I would like to merge all amino acid sequences with identical names in a given fasta file (trimmed alignment). I know that this can be done for manually selected sequences with Aliview, however, I am looking for a tool or script (bash, perl, python) that allows me to do that for hundreds of files without manual selection. Non-matching amino acids should be replaced by "X". If the script/tool allows to set up a sequence similarity and overlapping length threshold, even better :) Any help would be much appreciated.

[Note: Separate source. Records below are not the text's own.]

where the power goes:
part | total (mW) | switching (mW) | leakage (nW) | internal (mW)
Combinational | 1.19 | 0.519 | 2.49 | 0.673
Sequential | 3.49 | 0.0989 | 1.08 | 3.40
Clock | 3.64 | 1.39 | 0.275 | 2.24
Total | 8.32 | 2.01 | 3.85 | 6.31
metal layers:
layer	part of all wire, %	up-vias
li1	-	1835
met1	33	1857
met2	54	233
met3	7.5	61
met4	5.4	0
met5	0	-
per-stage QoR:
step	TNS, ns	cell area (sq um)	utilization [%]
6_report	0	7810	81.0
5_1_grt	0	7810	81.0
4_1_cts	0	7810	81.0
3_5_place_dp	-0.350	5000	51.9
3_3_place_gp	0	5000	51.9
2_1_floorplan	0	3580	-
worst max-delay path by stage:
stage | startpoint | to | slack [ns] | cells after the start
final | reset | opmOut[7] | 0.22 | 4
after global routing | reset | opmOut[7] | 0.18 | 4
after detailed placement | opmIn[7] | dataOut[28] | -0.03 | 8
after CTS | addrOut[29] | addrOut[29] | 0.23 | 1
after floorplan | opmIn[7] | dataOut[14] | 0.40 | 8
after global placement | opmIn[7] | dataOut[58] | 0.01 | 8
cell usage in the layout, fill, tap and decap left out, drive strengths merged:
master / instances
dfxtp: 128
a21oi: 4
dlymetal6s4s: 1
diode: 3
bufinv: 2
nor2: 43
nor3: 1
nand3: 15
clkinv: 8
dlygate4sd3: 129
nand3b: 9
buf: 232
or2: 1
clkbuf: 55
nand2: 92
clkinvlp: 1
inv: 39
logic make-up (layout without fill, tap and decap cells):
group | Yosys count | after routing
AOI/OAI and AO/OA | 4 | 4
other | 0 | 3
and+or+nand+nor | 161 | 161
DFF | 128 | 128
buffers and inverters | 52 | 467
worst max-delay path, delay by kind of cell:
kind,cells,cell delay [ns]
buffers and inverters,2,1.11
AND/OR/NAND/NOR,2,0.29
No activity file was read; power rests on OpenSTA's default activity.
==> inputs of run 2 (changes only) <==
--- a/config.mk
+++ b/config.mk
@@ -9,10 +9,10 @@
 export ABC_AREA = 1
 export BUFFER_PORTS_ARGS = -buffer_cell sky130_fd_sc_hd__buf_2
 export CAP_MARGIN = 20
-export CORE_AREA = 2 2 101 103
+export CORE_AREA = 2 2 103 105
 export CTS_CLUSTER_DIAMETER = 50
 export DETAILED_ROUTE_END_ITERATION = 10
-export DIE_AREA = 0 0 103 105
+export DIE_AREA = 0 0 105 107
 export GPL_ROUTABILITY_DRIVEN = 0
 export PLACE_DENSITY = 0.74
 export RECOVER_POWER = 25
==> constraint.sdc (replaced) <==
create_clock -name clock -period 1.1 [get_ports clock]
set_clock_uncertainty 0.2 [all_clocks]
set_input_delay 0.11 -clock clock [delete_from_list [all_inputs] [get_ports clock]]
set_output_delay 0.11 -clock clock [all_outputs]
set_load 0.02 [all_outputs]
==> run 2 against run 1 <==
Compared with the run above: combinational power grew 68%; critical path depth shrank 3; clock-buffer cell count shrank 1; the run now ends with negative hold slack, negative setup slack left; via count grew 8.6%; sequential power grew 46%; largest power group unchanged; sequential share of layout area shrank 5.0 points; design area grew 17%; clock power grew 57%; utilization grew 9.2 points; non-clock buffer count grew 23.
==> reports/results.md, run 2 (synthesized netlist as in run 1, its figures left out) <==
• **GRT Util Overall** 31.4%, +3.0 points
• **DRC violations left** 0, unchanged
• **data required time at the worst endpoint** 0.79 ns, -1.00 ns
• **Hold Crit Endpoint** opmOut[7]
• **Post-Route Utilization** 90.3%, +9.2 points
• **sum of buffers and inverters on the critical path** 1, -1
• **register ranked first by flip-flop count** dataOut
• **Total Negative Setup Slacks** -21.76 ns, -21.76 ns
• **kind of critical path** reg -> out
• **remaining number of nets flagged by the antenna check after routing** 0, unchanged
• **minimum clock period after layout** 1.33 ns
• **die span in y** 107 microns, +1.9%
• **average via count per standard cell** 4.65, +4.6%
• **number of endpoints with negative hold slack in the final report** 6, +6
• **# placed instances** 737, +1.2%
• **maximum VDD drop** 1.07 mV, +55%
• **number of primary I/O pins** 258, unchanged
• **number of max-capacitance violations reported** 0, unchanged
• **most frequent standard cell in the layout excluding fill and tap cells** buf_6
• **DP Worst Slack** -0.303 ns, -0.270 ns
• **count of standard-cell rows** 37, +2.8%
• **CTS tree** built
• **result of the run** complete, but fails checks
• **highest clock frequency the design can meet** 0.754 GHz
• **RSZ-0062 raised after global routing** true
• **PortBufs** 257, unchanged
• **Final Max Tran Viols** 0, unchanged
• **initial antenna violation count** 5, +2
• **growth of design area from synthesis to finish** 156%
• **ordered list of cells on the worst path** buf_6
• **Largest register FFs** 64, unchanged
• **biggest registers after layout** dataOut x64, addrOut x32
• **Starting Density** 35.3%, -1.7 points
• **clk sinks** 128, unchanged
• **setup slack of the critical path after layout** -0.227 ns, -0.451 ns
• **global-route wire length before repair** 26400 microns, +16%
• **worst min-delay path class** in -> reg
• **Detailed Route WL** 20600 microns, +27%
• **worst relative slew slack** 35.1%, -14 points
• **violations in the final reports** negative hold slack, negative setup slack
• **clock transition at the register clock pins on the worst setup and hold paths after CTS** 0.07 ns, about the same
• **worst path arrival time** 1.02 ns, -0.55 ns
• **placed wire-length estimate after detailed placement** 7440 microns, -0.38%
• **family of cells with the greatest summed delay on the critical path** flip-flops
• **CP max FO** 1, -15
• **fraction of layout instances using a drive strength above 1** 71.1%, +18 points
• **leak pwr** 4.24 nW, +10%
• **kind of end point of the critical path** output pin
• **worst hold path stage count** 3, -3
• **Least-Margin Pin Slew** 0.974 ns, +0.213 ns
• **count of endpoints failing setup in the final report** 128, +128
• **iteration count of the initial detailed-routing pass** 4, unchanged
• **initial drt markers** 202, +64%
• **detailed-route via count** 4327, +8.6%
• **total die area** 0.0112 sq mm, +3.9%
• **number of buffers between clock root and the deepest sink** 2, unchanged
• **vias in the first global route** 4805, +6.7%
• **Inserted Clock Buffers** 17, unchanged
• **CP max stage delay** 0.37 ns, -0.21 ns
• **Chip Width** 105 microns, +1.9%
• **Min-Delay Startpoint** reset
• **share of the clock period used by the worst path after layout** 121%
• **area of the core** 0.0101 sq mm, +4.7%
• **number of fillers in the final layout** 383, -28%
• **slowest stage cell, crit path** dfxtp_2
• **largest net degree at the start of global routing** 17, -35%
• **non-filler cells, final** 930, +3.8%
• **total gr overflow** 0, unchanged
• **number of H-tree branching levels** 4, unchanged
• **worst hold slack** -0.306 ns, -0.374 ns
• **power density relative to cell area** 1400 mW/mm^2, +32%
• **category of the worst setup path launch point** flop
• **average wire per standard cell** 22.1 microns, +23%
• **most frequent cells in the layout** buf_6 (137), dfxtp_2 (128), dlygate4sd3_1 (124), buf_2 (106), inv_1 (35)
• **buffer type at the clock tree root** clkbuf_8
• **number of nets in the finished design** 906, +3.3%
<file path="src/design/axi_host_pkg.sv">
// Host memory bus definitions shared by the traffic engines, the top level and the testbench
`default_nettype none

package axi_host_pkg;

  //------------------------------
  // Bus geometry
  //------------------------------
  localparam int HOST_ADDR_W = 32;
  localparam int HOST_DATA_W = 32;
  localparam int BURST_BEATS = 4;
  localparam int BEAT_CNT_W  = $clog2(BURST_BEATS);
  localparam int BURST_SHIFT = 4;                   // 16 bytes per burst

  localparam logic [1:0] RESP_OKAY = 2'd0;

  // Address channel payload, shared by AW and AR
  typedef struct packed {
    logic [HOST_ADDR_W-1:0] addr;
    logic [7:0]             len;     // Beats minus one
  } host_addr_t;

  typedef struct packed {
    logic [HOST_DATA_W-1:0] data;
    logic                   last;
  } host_wdata_t;

  typedef struct packed {
    logic [HOST_DATA_W-1:0] data;
    logic [1:0]             resp;
    logic                   last;
  } host_rdata_t;

endpackage

`default_nettype wire

</file>
<file path="src/design/engine_pkg.sv">
// Register map, pattern codes and the config and status records passed between bank and engines
`default_nettype none

package engine_pkg;

  //------------------------------
  // Register byte addresses
  //------------------------------
  localparam logic [7:0] REG_CTRL     = 8'h00;  // Bit 0 starts both engines
  localparam logic [7:0] REG_CFG      = 8'h04;  // Bit 0 wrap mode, bits 7:4 wrap length
  localparam logic [7:0] REG_SRC      = 8'h08;
  localparam logic [7:0] REG_TGT      = 8'h0C;
  localparam logic [7:0] REG_WR_INIT  = 8'h10;
  localparam logic [7:0] REG_RD_INIT  = 8'h14;
  localparam logic [7:0] REG_WR_PAT   = 8'h18;
  localparam logic [7:0] REG_RD_PAT   = 8'h1C;
  localparam logic [7:0] REG_WR_NUM   = 8'h20;
  localparam logic [7:0] REG_RD_NUM   = 8'h24;
  localparam logic [7:0] REG_STATUS   = 8'h28;
  localparam logic [7:0] REG_ERR_ADDR = 8'h2C;
  localparam logic [7:0] REG_ERR_DATA = 8'h30;
  localparam logic [7:0] REG_AR_CNT   = 8'h34;
  localparam logic [7:0] REG_R_CNT    = 8'h38;
  localparam logic [7:0] REG_AW_CNT   = 8'h3C;
  localparam logic [7:0] REG_B_CNT    = 8'h40;
  localparam logic [7:0] REG_TYPE     = 8'h44;
  localparam logic [7:0] REG_VER      = 8'h48;

  localparam logic [1:0] PAT_CONST = 2'd0;
  localparam logic [1:0] PAT_INCR  = 2'd1;

  typedef struct packed {
    logic        wr;
    logic        rd;
    logic [7:0]  addr;
    logic [31:0] wdata;
  } reg_req_t;

  typedef struct packed {
    logic        valid;
    logic [31:0] rdata;
  } reg_rsp_t;

  // Settings for one direction
  typedef struct packed {
    logic [axi_host_pkg::HOST_ADDR_W-1:0] base;
    logic [31:0]                          init;
    logic [1:0]                           pattern;
    logic [31:0]                          num;      // Bursts in the run
    logic                                 wrap_mode;
    logic [3:0]                           wrap_len;
  } eng_cfg_t;

  typedef struct packed {
    logic                                 done;     // One-cycle pulse
    logic [1:0]                           error;    // Bit 0 mismatch, bit 1 error response
    logic [axi_host_pkg::HOST_ADDR_W-1:0] err_addr;
    logic [31:0]                          err_data;
  } eng_status_t;

endpackage

`default_nettype wire

</file>
<file path="src/design/ctrl_regs.sv">
// Control register bank: settings, start pulse, sticky status and bus handshake counters
`timescale 1ns/1ns
`default_nettype none

module ctrl_regs (
  input  wire                       clk,
  input  wire                       i_rst,
  input  engine_pkg::reg_req_t      i_reg_req,
  output engine_pkg::reg_rsp_t      o_reg_rsp,
  output logic                      o_start,
  output engine_pkg::eng_cfg_t      o_wr_cfg,
  output engine_pkg::eng_cfg_t      o_rd_cfg,
  input  engine_pkg::eng_status_t   i_wr_status,
  input  engine_pkg::eng_status_t   i_rd_status,
  input  wire                       i_ar_valid,
  input  wire                       i_ar_ready,
  input  wire                       i_r_valid,
  input  wire                       i_r_ready,
  input  wire                       i_r_last,
  input  wire                       i_aw_valid,
  input  wire                       i_aw_ready,
  input  wire                       i_b_valid,
  input  wire                       i_b_ready,
  input  wire [31:0]                i_action_type,
  input  wire [31:0]                i_action_version
);
  import engine_pkg::*;

  logic        wrap_mode;
  logic [3:0]  wrap_len;
  logic [31:0] src_addr, tgt_addr;
  logic [31:0] wr_init, rd_init, wr_num, rd_num;
  logic [1:0]  wr_pat, rd_pat;
  logic        wr_done, rd_done, err_seen;
  logic [1:0]  wr_err, rd_err;
  logic [31:0] err_addr, err_data;
  logic [31:0] ar_cnt, r_cnt, aw_cnt, b_cnt;
  logic [31:0] rd_mux;

  //------------------------------
  // Register writes
  //------------------------------
  always_ff @(posedge clk) begin
    if (i_rst) begin
      o_start   <= 1'b0;
      wrap_mode <= 1'b0;
      wrap_len  <= '0;
      src_addr  <= '0;
      tgt_addr  <= '0;
      wr_init   <= '0;
      rd_init   <= '0;
      wr_pat    <= PAT_CONST;
      rd_pat    <= PAT_CONST;
      wr_num    <= '0;
      rd_num    <= '0;
    end else begin
      o_start <= i_reg_req.wr && (i_reg_req.addr == REG_CTRL) && i_reg_req.wdata[0];
      if (i_reg_req.wr) begin
        case (i_reg_req.addr)
          REG_CFG: begin
            wrap_mode <= i_reg_req.wdata[0];
            wrap_len  <= i_reg_req.wdata[7:4];
          end
          REG_SRC:     src_addr <= i_reg_req.wdata;
          REG_TGT:     tgt_addr <= i_reg_req.wdata;
          REG_WR_INIT: wr_init  <= i_reg_req.wdata;
          REG_RD_INIT: rd_init  <= i_reg_req.wdata;
          REG_WR_PAT:  wr_pat   <= i_reg_req.wdata[1:0];
          REG_RD_PAT:  rd_pat   <= i_reg_req.wdata[1:0];
          REG_WR_NUM:  wr_num   <= i_reg_req.wdata;
          REG_RD_NUM:  rd_num   <= i_reg_req.wdata;
          default: ;
        endcase
      end
    end
  end

  // Writes go to the target area, reads come from the source area
  assign o_wr_cfg = '{base: tgt_addr, init: wr_init, pattern: wr_pat, num: wr_num,
                      wrap_mode: wrap_mode, wrap_len: wrap_len};
  assign o_rd_cfg = '{base: src_addr, init: rd_init, pattern: rd_pat, num: rd_num,
                      wrap_mode: wrap_mode, wrap_len: wrap_len};

  //------------------------------
  // Sticky status and counters
  //------------------------------
  always_ff @(posedge clk) begin
    if (i_rst || o_start) begin
      wr_done  <= 1'b0;
      rd_done  <= 1'b0;
      wr_err   <= '0;
      rd_err   <= '0;
      err_seen <= 1'b0;
      ar_cnt   <= '0;
      r_cnt    <= '0;
      aw_cnt   <= '0;
      b_cnt    <= '0;
    end else begin
      if (i_wr_status.done) begin
        wr_done <= 1'b1;
        wr_err  <= i_wr_status.error;
      end
      if (i_rd_status.done) begin
        rd_done <= 1'b1;
        rd_err  <= i_rd_status.error;
      end
      if ((i_wr_status.done && |i_wr_status.error) ||
          (i_rd_status.done && |i_rd_status.error)) begin
        err_seen <= 1'b1;
      end
      ar_cnt <= ar_cnt + 32'(i_ar_valid && i_ar_ready);
      r_cnt  <= r_cnt + 32'(i_r_valid && i_r_ready && i_r_last);   // Bursts, not beats
      aw_cnt <= aw_cnt + 32'(i_aw_valid && i_aw_ready);
      b_cnt  <= b_cnt + 32'(i_b_valid && i_b_ready);
    end
  end

  // First failing direction keeps its info until the next start
  always_ff @(posedge clk) begin
    if (!err_seen) begin
      if (i_rd_status.done && |i_rd_status.error) begin
        err_addr <= i_rd_status.err_addr;
        err_data <= i_rd_status.err_data;
      end else if (i_wr_status.done && |i_wr_status.error) begin
        err_addr <= i_wr_status.err_addr;
        err_data <= i_wr_status.err_data;
      end
    end
  end

  //------------------------------
  // Register reads
  //------------------------------
  always_comb begin
    case (i_reg_req.addr)
      REG_CFG:      rd_mux = {24'b0, wrap_len, 3'b0, wrap_mode};
      REG_SRC:      rd_mux = src_addr;
      REG_TGT:      rd_mux = tgt_addr;
      REG_WR_INIT:  rd_mux = wr_init;
      REG_RD_INIT:  rd_mux = rd_init;
      REG_WR_PAT:   rd_mux = {30'b0, wr_pat};
      REG_RD_PAT:   rd_mux = {30'b0, rd_pat};
      REG_WR_NUM:   rd_mux = wr_num;
      REG_RD_NUM:   rd_mux = rd_num;
      REG_STATUS:   rd_mux = {26'b0, rd_err, wr_err, rd_done, wr_done};
      REG_ERR_ADDR: rd_mux = err_seen ? err_addr : 32'b0;
      REG_ERR_DATA: rd_mux = err_seen ? err_data : 32'b0;
      REG_AR_CNT:   rd_mux = ar_cnt;
      REG_R_CNT:    rd_mux = r_cnt;
      REG_AW_CNT:   rd_mux = aw_cnt;
      REG_B_CNT:    rd_mux = b_cnt;
      REG_TYPE:     rd_mux = i_action_type;
      REG_VER:      rd_mux = i_action_version;
      default:      rd_mux = 32'b0;
    endcase
  end

  always_ff @(posedge clk) begin
    if (i_rst) begin
      o_reg_rsp.valid <= 1'b0;
    end else begin
      o_reg_rsp.valid <= i_reg_req.rd;
    end
    o_reg_rsp.rdata <= rd_mux;   // Payload only, qualified by valid
  end

endmodule

`default_nettype wire

</file>
<file path="src/design/hdl_computing.sv">
// Top level of the traffic engine: register bank plus write and read masters on the host bus
`timescale 1ns/1ns
`default_nettype none

module hdl_computing (
  input  wire                         clk,
  input  wire                         i_rst,
  input  engine_pkg::reg_req_t        i_reg_req,
  output engine_pkg::reg_rsp_t        o_reg_rsp,
  // Write address, data and response
  output axi_host_pkg::host_addr_t    o_aw,
  output logic                        o_aw_valid,
  input  wire                         i_aw_ready,
  output axi_host_pkg::host_wdata_t   o_w,
  output logic                        o_w_valid,
  input  wire                         i_w_ready,
  input  wire [1:0]                   i_b_resp,
  input  wire                         i_b_valid,
  output logic                        o_b_ready,
  // Read address and data
  output axi_host_pkg::host_addr_t    o_ar,
  output logic                        o_ar_valid,
  input  wire                         i_ar_ready,
  input  axi_host_pkg::host_rdata_t   i_r,
  input  wire                         i_r_valid,
  output logic                        o_r_ready,
  input  wire [31:0]                  i_action_type,
  input  wire [31:0]                  i_action_version
);
  import engine_pkg::*;

  logic        start;
  eng_cfg_t    wr_cfg, rd_cfg;
  eng_status_t wr_status, rd_status;

  //------------------------------
  // Register hub
  //------------------------------
  ctrl_regs u_ctrl_regs (
    .clk              (clk),
    .i_rst            (i_rst),
    .i_reg_req        (i_reg_req),
    .o_reg_rsp        (o_reg_rsp),
    .o_start          (start),
    .o_wr_cfg         (wr_cfg),
    .o_rd_cfg         (rd_cfg),
    .i_wr_status      (wr_status),
    .i_rd_status      (rd_status),
    .i_ar_valid       (o_ar_valid),
    .i_ar_ready       (i_ar_ready),
    .i_r_valid        (i_r_valid),
    .i_r_ready        (o_r_ready),
    .i_r_last         (i_r.last),       // Counts bursts on the R channel
    .i_aw_valid       (o_aw_valid),
    .i_aw_ready       (i_aw_ready),
    .i_b_valid        (i_b_valid),
    .i_b_ready        (o_b_ready),
    .i_action_type    (i_action_type),
    .i_action_version (i_action_version)
  );

  //------------------------------
  // Host bus masters
  //------------------------------
  host_wr_engine u_host_wr_engine (
    .clk        (clk),
    .i_rst      (i_rst),
    .i_start    (start),
    .i_cfg      (wr_cfg),
    .o_status   (wr_status),
    .o_aw       (o_aw),
    .o_aw_valid (o_aw_valid),
    .i_aw_ready (i_aw_ready),
    .o_w        (o_w),
    .o_w_valid  (o_w_valid),
    .i_w_ready  (i_w_ready),
    .i_b_resp   (i_b_resp),
    .i_b_valid  (i_b_valid),
    .o_b_ready  (o_b_ready)
  );

  host_rd_engine u_host_rd_engine (
    .clk        (clk),
    .i_rst      (i_rst),
    .i_start    (start),
    .i_cfg      (rd_cfg),
    .o_status   (rd_status),
    .o_ar       (o_ar),
    .o_ar_valid (o_ar_valid),
    .i_ar_ready (i_ar_ready),
    .i_r        (i_r),
    .i_r_valid  (i_r_valid),
    .o_r_ready  (o_r_ready)
  );

endmodule

`default_nettype wire

</file>
<file path="src/design/host_rd_engine.sv">
// Read master: fetches bursts from host memory and compares each beat with the expected pattern
`timescale 1ns/1ns
`default_nettype none

module host_rd_engine (
  input  wire                         clk,
  input  wire                         i_rst,
  input  wire                         i_start,
  input  engine_pkg::eng_cfg_t        i_cfg,
  output engine_pkg::eng_status_t     o_status,
  output axi_host_pkg::host_addr_t    o_ar,
  output logic                        o_ar_valid,
  input  wire                         i_ar_ready,
  input  axi_host_pkg::host_rdata_t   i_r,
  input  wire                         i_r_valid,
  output logic                        o_r_ready
);
  import axi_host_pkg::*;
  import engine_pkg::*;

  typedef enum logic [1:0] {S_IDLE, S_AR, S_R} state_t;

  state_t                 state;
  eng_cfg_t               cfg_q;
  logic [31:0]            burst_cnt;
  logic [31:0]            slot;
  logic [BEAT_CNT_W-1:0]  beat;
  logic [31:0]            expect_q;       // Next expected word
  logic                   done_q;
  logic [1:0]             err_q;
  logic [HOST_ADDR_W-1:0] err_addr_q;
  logic [31:0]            err_data_q;
  logic [HOST_ADDR_W-1:0] burst_addr;
  logic [HOST_ADDR_W-1:0] beat_addr;

  assign burst_addr = cfg_q.base + (slot << BURST_SHIFT);
  assign beat_addr  = burst_addr + {{(HOST_ADDR_W-BEAT_CNT_W-2){1'b0}}, beat, 2'b00};

  //------------------------------
  // Burst sequencing and check
  //------------------------------
  always_ff @(posedge clk) begin
    if (i_rst) begin
      state     <= S_IDLE;
      done_q    <= 1'b0;
      err_q     <= '0;
      burst_cnt <= '0;
      slot      <= '0;
      beat      <= '0;
    end else begin
      done_q <= 1'b0;
      case (state)
        S_IDLE: if (i_start) begin
          cfg_q     <= i_cfg;
          err_q     <= '0;
          burst_cnt <= '0;
          slot      <= '0;
          beat      <= '0;
          expect_q  <= i_cfg.init;
          if (i_cfg.num == 32'd0) done_q <= 1'b1;
          else                    state  <= S_AR;
        end
        S_AR: if (i_ar_ready) state <= S_R;
        S_R: if (i_r_valid) begin
          beat <= beat + 1'b1;
          if (cfg_q.pattern == PAT_INCR) expect_q <= expect_q + 32'd1;
          // Only the first mismatch of the run is kept
          if (i_r.data != expect_q && !err_q[0]) begin
            err_q[0]   <= 1'b1;
            err_addr_q <= beat_addr;
            err_data_q <= i_r.data;
          end
          if (i_r.resp != RESP_OKAY) err_q[1] <= 1'b1;
          if (i_r.last) begin
            beat      <= '0;
            burst_cnt <= burst_cnt + 32'd1;
            if (cfg_q.wrap_mode && slot == 32'(cfg_q.wrap_len)) slot <= '0;
            else                                                slot <= slot + 32'd1;
            if (burst_cnt + 32'd1 == cfg_q.num) begin
              done_q <= 1'b1;
              state  <= S_IDLE;
            end else begin
              state <= S_AR;
            end
          end
        end
        default: state <= S_IDLE;
      endcase
    end
  end

  assign o_ar_valid = (state == S_AR);
  assign o_ar       = '{addr: burst_addr, len: 8'(BURST_BEATS - 1)};
  assign o_r_ready  = (state == S_R);      // Open burst accepts every beat

  assign o_status = '{done: done_q, error: err_q, err_addr: err_addr_q, err_data: err_data_q};

endmodule

`default_nettype wire

</file>
<file path="src/design/host_wr_engine.sv">
// Write master: sends pattern bursts to host memory, one burst at a time, and checks responses
`timescale 1ns/1ns
`default_nettype none

module host_wr_engine (
  input  wire                         clk,
  input  wire                         i_rst,
  input  wire                         i_start,
  input  engine_pkg::eng_cfg_t        i_cfg,
  output engine_pkg::eng_status_t     o_status,
  output axi_host_pkg::host_addr_t    o_aw,
  output logic                        o_aw_valid,
  input  wire                         i_aw_ready,
  output axi_host_pkg::host_wdata_t   o_w,
  output logic                        o_w_valid,
  input  wire                         i_w_ready,
  input  wire [1:0]                   i_b_resp,
  input  wire                         i_b_valid,
  output logic                        o_b_ready
);
  import axi_host_pkg::*;
  import engine_pkg::*;

  typedef enum logic [1:0] {S_IDLE, S_AW, S_W, S_B} state_t;

  state_t                 state;
  eng_cfg_t               cfg_q;          // Settings latched at start
  logic [31:0]            burst_cnt;
  logic [31:0]            slot;           // Burst index after wrap
  logic [BEAT_CNT_W-1:0]  beat;
  logic [31:0]            wdata_q;
  logic                   done_q;
  logic [1:0]             err_q;
  logic [HOST_ADDR_W-1:0] err_addr_q;
  logic [HOST_ADDR_W-1:0] burst_addr;
  logic                   beat_last;

  assign burst_addr = cfg_q.base + (slot << BURST_SHIFT);
  assign beat_last  = (beat == BEAT_CNT_W'(BURST_BEATS - 1));

  //------------------------------
  // Burst sequencing
  //------------------------------
  always_ff @(posedge clk) begin
    if (i_rst) begin
      state     <= S_IDLE;
      done_q    <= 1'b0;
      err_q     <= '0;
      burst_cnt <= '0;
      slot      <= '0;
      beat      <= '0;
    end else begin
      done_q <= 1'b0;
      case (state)
        S_IDLE: if (i_start) begin
          cfg_q     <= i_cfg;
          err_q     <= '0;
          burst_cnt <= '0;
          slot      <= '0;
          beat      <= '0;
          wdata_q   <= i_cfg.init;
          if (i_cfg.num == 32'd0) done_q <= 1'b1;   // Empty run
          else                    state  <= S_AW;
        end
        S_AW: if (i_aw_ready) state <= S_W;
        S_W: if (i_w_ready) begin
          beat <= beat + 1'b1;
          if (cfg_q.pattern == PAT_INCR) wdata_q <= wdata_q + 32'd1;
          if (beat_last) state <= S_B;
        end
        S_B: if (i_b_valid) begin
          if (i_b_resp != RESP_OKAY && !err_q[1]) begin
            err_q[1]   <= 1'b1;
            err_addr_q <= burst_addr;
          end
          burst_cnt <= burst_cnt + 32'd1;
          if (cfg_q.wrap_mode && slot == 32'(cfg_q.wrap_len)) slot <= '0;
          else                                                slot <= slot + 32'd1;
          if (burst_cnt + 32'd1 == cfg_q.num) begin
            done_q <= 1'b1;
            state  <= S_IDLE;
          end else begin
            state <= S_AW;
          end
        end
        default: state <= S_IDLE;
      endcase
    end
  end

  // Channel outputs follow the state directly
  assign o_aw_valid = (state == S_AW);
  assign o_aw       = '{addr: burst_addr, len: 8'(BURST_BEATS - 1)};
  assign o_w_valid  = (state == S_W);
  assign o_w        = '{data: wdata_q, last: beat_last};
  assign o_b_ready  = (state == S_B);

  assign o_status = '{done: done_q, error: err_q, err_addr: err_addr_q, err_data: 32'b0};

endmodule

`default_nettype wire

</file>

Thank you!
My file:
>Blue
MADKLTRIAIVNHDKCKPKKCRQECKKSCPVVRMGKLCIEVTPQSKIAWISETLCIGCGI
>Red
CIKKCPFGALSIVNLPSNLEKETTHRYCAI------------------------------
>Red
-----------------------THRYCANAFKLHRLPIPRPGEVL--------------
>Red
--------------------------------------------------TNGIGKSTAL
>Yellow
KILAGKQKPNLGKYDDPPDWQEILTYFRGSELQNYFTKILEDDLKAIIKPQYVDQIPKAA
>Green
KGTVGSILDRKDETKTQAI-----------------------------------------
>Green
-------------TKKQAIVCQQLDLTHLKERNVEDLSGGELQRFACAVVCIQDQICKKI
Desired output:
>Blue
MADKLTRIAIVNHDKCKPKKCRQECKKSCPVVRMGKLCIEVTPQSKIAWISETLCIGCGI
>Red
CIKKCPFGALSIVNLPSNLEKETTHRYCAXAFKLHRLPIPRPGEVL----TNGIGKSTAL
>Yellow
KILAGKQKPNLGKYDDPPDWQEILTYFRGSELQNYFTKILEDDLKAIIKPQYVDQIPKAA
>Green
KGTVGSILDRKDETKXQAIVCQQLDLTHLKERNVEDLSGGELQRFACAVVCIQDQICKKI
jan : Please test the perl solution offered by @JC. Then accept it as well (you can accept multiple answers) if all looks well.